STO is a balloon-borne observatory, using the same gondola and telescope that Johns Hopkins APL investigators had previously used for solar astronomy. It was launched Jan. 15 from the Long Duration Balloon (LDB) facility located on an ice shelf near McMurdo Station . It spent two weeks circling the Antarctic, thanks to a summertime vortex that moves over the continent during this time of year. STO flew in the stratosphere at around 125,000 feet or more -- about three times as high as commercial aircraft fly.

"We're halfway to space," noted Tony Stark, a co-principal investigator on the project and an astronomer at the Smithsonian Astrophysical Observatory . He also pioneered radio astronomy at the South Pole Station , particularly as the lead investigator on the Antarctic Submillimeter Telescope and Remote Observatory (AST/RO) Link to PDF file , a 1.7-meter diameter telescope that operated at the Pole for more than a decade.

A vehicle used in the balloon launches is parked outside of the two LDB hangar buildings.

"We were the first really successful winter experiment at the Pole," said Stark while sitting in the crowded mezzanine of the balloon hangar. "When we started, people said it couldn't be done. It was almost true. It was really difficult."

The science goals were similar -- investigations into the nature of the interstellar medium lifecycle. More than 100 papers were based on data from AST/RO, including the discovery that most galaxies experience sudden star-forming periods, or starburst, every 20 million years, based on observations of dust clouds in the center of the Milky Way Galaxy.

Eventually, AST/RO maxed out in terms of the frequencies it could detect through the high and dry atmosphere at the South Pole.

"It's water vapor that's our enemy. It absorbs the light we're trying to detect. The South Pole is good up to a certain frequency, and after that you need to get above everything," explained Walker, who made eight trips to Antarctica for the AST/RO experiment.

Enter STO, which sports the "most complicated high-frequency radios on Earth right now," according to Walker. The long-duration balloon carried the roughly two tons of gondola, telescope, radio receivers and associated gadgetry to the fringes of the Earth's atmosphere where interference from water vapor is far less of a problem.
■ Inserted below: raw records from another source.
From an optimization exercise on the open Yosys and OpenROAD flow, aimed at small area, a short achievable clock period and few clock cycles; shortcuts taken in it are not production practice. Function was checked by simulation only, so behaviour that the tests miss may differ from the original. Power and IR drop assume default switching activity.

==> xenon: inputs <==
==> flow/design.v <==
`default_nettype none
package mem_pkg;
    localparam int addr_width    = 10;
    localparam int data_width    = 32;
    localparam int mask_width    = data_width / 8;       
    localparam int port_id_width = 3;
    localparam int mem_id_width  = port_id_width + 1;    
    typedef enum logic {
        op_read  = 1'b0,
        op_write = 1'b1
    } mem_op_t;
    typedef struct packed {
        mem_op_t                  op;
        logic [mask_width-1:0]    mask;
        logic [addr_width-1:0]    addr;
        logic [data_width-1:0]    data;
        logic [port_id_width-1:0] id;
        logic                     last;
    } mem_req_t;
    typedef struct packed {
        mem_op_t                  op;
        logic [mask_width-1:0]    mask;
        logic [addr_width-1:0]    addr;
        logic [data_width-1:0]    data;
        logic [mem_id_width-1:0]  id;
        logic                     last;
    } mem_tagged_req_t;
    typedef struct packed {
        mem_op_t                  op;
        logic [data_width-1:0]    data;    
        logic [mem_id_width-1:0]  id;
    } mem_resp_t;
endpackage
`default_nettype wire
`default_nettype none
package merge_pkg;
    typedef enum logic {
        select_round_robin = 1'b0,
        select_priority    = 1'b1      
    } select_mode_t;
    typedef enum logic {
        arb_idle   = 1'b0,
        arb_locked = 1'b1              
    } arb_state_t;
endpackage
`default_nettype wire
`timescale 1ns/100ps
`default_nettype none
module mem_port_buffer (
    input  wire                    clk,
    input  wire                    rst_n,
    input  wire                    in_valid,
    input  wire mem_pkg::mem_req_t in_req,
    output logic                   in_ready,
    output logic                   out_valid,
    output mem_pkg::mem_req_t      out_req,
    input  wire                    out_ready
);
    logic     main_valid;
    mem_pkg::mem_req_t main_req;
    logic     spill_valid;
    mem_pkg::mem_req_t spill_req;
    logic     in_take;
    logic     main_free;
    assign in_take   = in_valid && in_ready;
    assign main_free = !main_valid || out_ready;     
    assign in_ready  = !spill_valid;
    assign out_valid = main_valid;
    assign out_req   = main_req;
    always_ff @(posedge clk) begin
        if (!rst_n) begin
            main_valid  <= 1'b0;
            spill_valid <= 1'b0;
        end else if (main_free) begin
            if (spill_valid) begin
                main_valid  <= 1'b1;
                spill_valid <= 1'b0;
            end else begin
                main_valid <= in_take;
            end
        end else if (in_take) begin
            spill_valid <= 1'b1;   
        end
    end
    always_ff @(posedge clk) begin
        if (main_free) begin
            main_req <= spill_valid ? spill_req : in_req;
        end
        if (!main_free && in_take) begin
            spill_req <= in_req;
        end
    end
endmodule
`default_nettype wire
`timescale 1ns/100ps
`default_nettype none
module mem_merge_arbiter #(
    parameter bit                      SELECT_MODE = 1'b0,   
    parameter bit                      USE_LAST    = 1'b1
) (
    input  wire                         clk,
    input  wire                         rst_n,
    input  wire                         in0_valid,
    input  wire mem_pkg::mem_req_t      in0_req,
    output logic                        in0_ready,
    input  wire                         in1_valid,
    input  wire mem_pkg::mem_req_t      in1_req,
    output logic                        in1_ready,
    output logic                        out_valid,
    output mem_pkg::mem_tagged_req_t    out_req,
    input  wire                         out_ready
);
        merge_pkg::arb_state_t state;
    logic       rr_ptr;        
    logic       lock_port;
    logic       prio_port;
    logic       grant0;
    logic       grant1;
    logic       win_port;
    mem_pkg::mem_req_t   win_req;
    logic       load_en;
    logic       take;
    assign prio_port = (SELECT_MODE == merge_pkg::select_priority) ? 1'b0 : rr_ptr;
    always_comb begin
        grant0 = 1'b0;
        grant1 = 1'b0;
        if (state == merge_pkg::arb_locked) begin
            grant0 = in0_valid && !lock_port;
            grant1 = in1_valid && lock_port;
        end else if (in0_valid && in1_valid) begin
            grant0 = !prio_port;
            grant1 = prio_port;
        end else begin
            grant0 = in0_valid;
            grant1 = in1_valid;
        end
    end
    assign win_port  = grant1;
    assign win_req   = grant1 ? in1_req : in0_req;
    assign load_en   = !out_valid || out_ready;    
    assign take      = load_en && (grant0 || grant1);
    assign in0_ready = load_en && grant0;
    assign in1_ready = load_en && grant1;
    always_ff @(posedge clk) begin
        if (!rst_n) begin
            out_valid <= 1'b0;
            state     <= merge_pkg::arb_idle;
            rr_ptr    <= 1'b0;
            lock_port <= 1'b0;
        end else if (take) begin
            out_valid <= 1'b1;
            rr_ptr    <= !win_port;    
            lock_port <= win_port;
            if (USE_LAST && !win_req.last) begin
                state <= merge_pkg::arb_locked;
            end else begin
                state <= merge_pkg::arb_idle;
            end
        end else if (out_ready) begin
            out_valid <= 1'b0;
        end
    end
    always_ff @(posedge clk) begin
        if (take) begin
            out_req.op   <= win_req.op;
            out_req.mask <= win_req.mask;
            out_req.addr <= win_req.addr;
            out_req.data <= win_req.data;
            out_req.id   <= {win_port, win_req.id};
            out_req.last <= win_req.last;
        end
    end
endmodule
`default_nettype wire
`timescale 1ns/100ps
`default_nettype none
module mem_merge #(
    parameter bit                      SELECT_MODE = 1'b0,   
    parameter bit                      USE_LAST    = 1'b1
) (
    input  wire                         clk,
    input  wire                         rst_n,
    input  wire                         req_valid0,
    input  wire mem_pkg::mem_req_t      req0,
    output logic                        req_ready0,
    input  wire                         req_valid1,
    input  wire mem_pkg::mem_req_t      req1,
    output logic                        req_ready1,
    output logic                        out_valid,
    output mem_pkg::mem_tagged_req_t    out_req,
    input  wire                         out_ready
);
    logic     buf0_valid;
    mem_pkg::mem_req_t buf0_req;
    logic     buf0_ready;
    logic     buf1_valid;
    mem_pkg::mem_req_t buf1_req;
    logic     buf1_ready;
    mem_port_buffer u_buf0 (
        .clk       (clk),
        .rst_n     (rst_n),
        .in_valid  (req_valid0),
        .in_req    (req0),
        .in_ready  (req_ready0),
        .out_valid (buf0_valid),
        .out_req   (buf0_req),
        .out_ready (buf0_ready)
    );
    mem_port_buffer u_buf1 (
        .clk       (clk),
        .rst_n     (rst_n),
        .in_valid  (req_valid1),
        .in_req    (req1),
        .in_ready  (req_ready1),
        .out_valid (buf1_valid),
        .out_req   (buf1_req),
        .out_ready (buf1_ready)
    );
    mem_merge_arbiter #(
        .SELECT_MODE (SELECT_MODE),
        .USE_LAST    (USE_LAST)
    ) u_arb (
        .clk       (clk),
        .rst_n     (rst_n),
        .in0_valid (buf0_valid),
        .in0_req   (buf0_req),
        .in0_ready (buf0_ready),
        .in1_valid (buf1_valid),
        .in1_req   (buf1_req),
        .in1_ready (buf1_ready),
        .out_valid (out_valid),
        .out_req   (out_req),
        .out_ready (out_ready)
    );
endmodule
`default_nettype wire
`timescale 1ns/100ps
`default_nettype none
module mem_ram #(
    parameter int DEPTH_LOG2 = 8
) (
    input  wire                         clk,
    input  wire                         rst_n,
    input  wire                         req_valid,
    input  wire mem_pkg::mem_tagged_req_t req,
    output logic                        req_ready,
    output logic                        resp_valid,
    output mem_pkg::mem_resp_t          resp,
    input  wire                         resp_ready
);
    localparam int depth = 2 ** DEPTH_LOG2;
    logic [mem_pkg::data_width-1:0] mem [depth];
    logic [DEPTH_LOG2-1:0] index;
    logic                  take;
    assign index     = req.addr[DEPTH_LOG2-1:0];   
    assign req_ready = !resp_valid || resp_ready;
    assign take      = req_valid && req_ready;
    always_ff @(posedge clk) begin
        if (take && req.op == mem_pkg::op_write) begin
            for (int b = 0; b < mem_pkg::mask_width; b++) begin
                if (req.mask[b]) begin
                    mem[index][8*b +: 8] <= req.data[8*b +: 8];
                end
            end
        end
    end
    always_ff @(posedge clk) begin
        if (!rst_n) begin
            resp_valid <= 1'b0;
        end else if (take) begin
            resp_valid <= 1'b1;
        end else if (resp_ready) begin
            resp_valid <= 1'b0;
        end
    end
    always_ff @(posedge clk) begin
        if (take) begin
            resp.op   <= req.op;
            resp.id   <= req.id;
            resp.data <= (req.op == mem_pkg::op_read) ? mem[index] : '0;
        end
    end
endmodule
`default_nettype wire
`timescale 1ns/100ps
`default_nettype none
module mem_resp_route (
    input  wire                     in_valid,
    input  wire mem_pkg::mem_resp_t in_resp,
    output logic                    in_ready,
    output logic                    resp_valid0,
    output mem_pkg::mem_resp_t      resp0,
    input  wire                     resp_ready0,
    output logic                    resp_valid1,
    output mem_pkg::mem_resp_t      resp1,
    input  wire                     resp_ready1
);
    logic port_sel;
    assign port_sel = in_resp.id[mem_pkg::mem_id_width-1];
    assign resp_valid0 = in_valid && !port_sel;
    assign resp_valid1 = in_valid && port_sel;
    assign resp0       = in_resp;
    assign resp1       = in_resp;
    assign in_ready = port_sel ? resp_ready1 : resp_ready0;   
endmodule
`default_nettype wire
`timescale 1ns/100ps
`default_nettype none
module mem_subsystem #(
    parameter bit                      SELECT_MODE = 1'b0,   
    parameter bit                      USE_LAST    = 1'b1,
    parameter int                      DEPTH_LOG2  = 8
) (
    input  wire                     clk,
    input  wire                     rst_n,
    input  wire                     req_valid0,
    input  wire [50:0]              req0,
    output logic                    req_ready0,
    output logic                    resp_valid0,
    output logic [36:0]             resp0,
    input  wire                     resp_ready0,
    input  wire                     req_valid1,
    input  wire [50:0]              req1,
    output logic                    req_ready1,
    output logic                    resp_valid1,
    output logic [36:0]             resp1,
    input  wire                     resp_ready1
);
    logic            merged_valid;
    mem_pkg::mem_tagged_req_t merged_req;
    logic            merged_ready;
    logic            ram_resp_valid;
    mem_pkg::mem_resp_t       ram_resp;
    logic            ram_resp_ready;
    mem_merge #(
        .SELECT_MODE (SELECT_MODE),
        .USE_LAST    (USE_LAST)
    ) u_mem_merge (
        .clk        (clk),
        .rst_n      (rst_n),
        .req_valid0 (req_valid0),
        .req0       (req0),
        .req_ready0 (req_ready0),
        .req_valid1 (req_valid1),
        .req1       (req1),
        .req_ready1 (req_ready1),
        .out_valid  (merged_valid),
        .out_req    (merged_req),
        .out_ready  (merged_ready)
    );
    mem_ram #(
        .DEPTH_LOG2 (DEPTH_LOG2)
    ) u_mem_ram (
        .clk        (clk),
        .rst_n      (rst_n),
        .req_valid  (merged_valid),
        .req        (merged_req),
        .req_ready  (merged_ready),
        .resp_valid (ram_resp_valid),
        .resp       (ram_resp),
        .resp_ready (ram_resp_ready)
    );
    mem_resp_route u_mem_resp_route (
        .in_valid    (ram_resp_valid),
        .in_resp     (ram_resp),
        .in_ready    (ram_resp_ready),
        .resp_valid0 (resp_valid0),
        .resp0       (resp0),
        .resp_ready0 (resp_ready0),
        .resp_valid1 (resp_valid1),
        .resp1       (resp1),
        .resp_ready1 (resp_ready1)
    );
endmodule
`default_nettype wire
==> flow/run.sh <==
#!/bin/bash
# synth_recipe.tcl (not shown) runs the flow's synth.tcl, then flattens the netlist and writes it again
# the make line also repeats each setting of config.mk as NAME=value (left out here)
make -C /OpenROAD-flow-scripts/flow DESIGN_CONFIG=/design/flow/config.mk WORK_HOME=/design/flow/orfs CLKGATE_MAP_FILE= SYNTH_SCRIPT=/design/flow/synth_recipe.tcl finish
==> flow/config.mk <==
export PLATFORM = sky130hd
export DESIGN_NAME = mem_subsystem
export DESIGN_NICKNAME = mem_subsystem
export VERILOG_FILES = /design/flow/design.v
export SDC_FILE = /design/flow/constraint.sdc
export NUM_CORES = 4
export LEC_CHECK = 0
export CAP_MARGIN = 20
export CORE_MARGIN = 2
export CORE_UTILIZATION = 50
export CTS_CLUSTER_DIAMETER = 60
export CTS_CLUSTER_SIZE = 24
export SETUP_SLACK_MARGIN = 2.3
export SLEW_MARGIN = 20
export SYNTH_MEMORY_MAX_BITS = 16384
export TNS_END_PERCENT = 100
==> flow/constraint.sdc <==
create_clock -name core_clock -period 6.0 [get_ports {clk}]
set_input_delay 1.2000 -clock core_clock [delete_from_list [all_inputs] [get_ports {clk}]]
set_output_delay 1.2000 -clock core_clock [all_outputs]
set_load 0.01 [all_outputs]
==> juniper: changes against xenon <==
- CORE_UTILIZATION: 50 -> 48
- SETUP_SLACK_MARGIN: 2.3 -> 2.5
==> comparison <==
Between xenon and juniper, the lower first-iteration DRC count is in xenon (gap 4.5%, measured against juniper). Global-route usage: juniper is lower than xenon (0.18 points). Of xenon and juniper, juniper has the higher cell count (gap 1.4%, measured against juniper). In sequential power, xenon and juniper hardly differ. xenon completed without violations. juniper ran to the end with no violations. In synthesized cell count, juniper and xenon do not differ. Synthesized area is the same in xenon and juniper.
==> figures <==
item	xenon	juniper
Post-DR wirelength/cell	35.5 um	36.8 um
Data arrival at the endpoint of the critical path	4710 ps	4840 ps
Buffer count excluding the clock tree in the final layout	950	1022
Reg-to-reg critical path startpoint	u_mem_merge.u_arb.out_req[37]	u_mem_merge.u_arb.out_req[42]
Comb pwr	0.0164 W	0.0179 W
Status	finished clean	finished clean
Top fanout value on the critical path	43	55
Register share of total power	53.6%	52.9%
M1 wire length	364 mm	370 mm
First-pass GRT wire length	1240 mm	1270 mm
Crit Reg-Reg Endpoint	u_mem_ram.resp[11]	u_mem_ram.resp[35]
Inserted tap cell count	8671	8997
Area of combinational cells with multiple inputs	0.0735 mm2	0.0779 mm2
Tmin final	3850 ps	3910 ps
Testbench counts of xenon, summed over its fixed seeds: cycles 12,824.
Testbench counts of juniper, summed over its fixed seeds: cycles 12,824.

static timing again, ports no longer ideal:
The results above use ideal ports. As a check the final layouts listed here were re-extracted and re-timed, cells and wires unchanged. Step 1, drivers: a clkbuf_16 drives clk and a buf_2 each remaining input, both assumed. Step 2 moves the port delays by t, midway between the first and last clock arrival at a register: inputs arrive t later, outputs are due t later. That takes back most of the time a late clock gives input paths. Slacks: no drivers / after step 1 / after step 2; pairs: no drivers / after step 1.
| run | t (ns) | slack for setup (ns) | clock arrival spread, ns | worst data-port slew with drivers (ns) | pins driven straight from the clock port |
|---|---|---|---|---|---|
| xenon | 1.244 | 2.146 / 2.146 / 1.181 | 0.065 / 0.066 | 0.10 | 1 |
| juniper | 1.253 | 2.087 / 2.087 / 1.255 | 0.105 / 0.104 | 0.09 | 1 |
After both steps setup and hold are still met in every run listed. For xenon, which loses most, drivers alone change the setup slack by 0.000 ns; drivers and shift together by -0.965 ns.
The researchers believe the balloon platform will give them plenty of bang for the buck. A space-based mission would have cost at least $120 million when the team first proposed the project in 2007, according to Walker. The STO experiment will cost about one-twentieth of that.

The gondola carries two star cameras so the team knows which part of the Milky Way the telescope is pointing. It also boasts three gyroscopes to provide an inertial guidance system so the astronomers can point it to the places in the galaxy they want to map. Large solar panels provide the kilowatt of power needed to run the small, robotic observatory.

An onboard cryogenic system uses liquid helium to cool the ultra-high frequency radio receivers down to just a few degrees above absolute zero. There is also a receiver that can operate at atmospheric temperatures.

"This thing has all of the features and subsystems of an orbiting spacecraft," Walker said. "No one has yet put these kinds of detectors on the back of a balloon-borne telescope."

The team already has a proposal into NASA to build a new version of the gondola and telescope to probe even deeper into the Milky Way and other nearby galaxies, such as the Large Magellanic Cloud.

Dubbed GUSSTO, for Galactic/extragalactic Ultra/LDB Spectroscopic/Stratospheric Terahertz Observatory (GUSSTO), the one-meter telescope would fly on one of NASA's newly designed super-pressure balloons that can stay aloft for 100 days or more.

"STO is unique in what it can do, and it's also a precursor to GUSSTO, which we hope to start next year," Walker said. "It fills in a big gap in our knowledge of the lifecycle of galaxies like our Milky Way."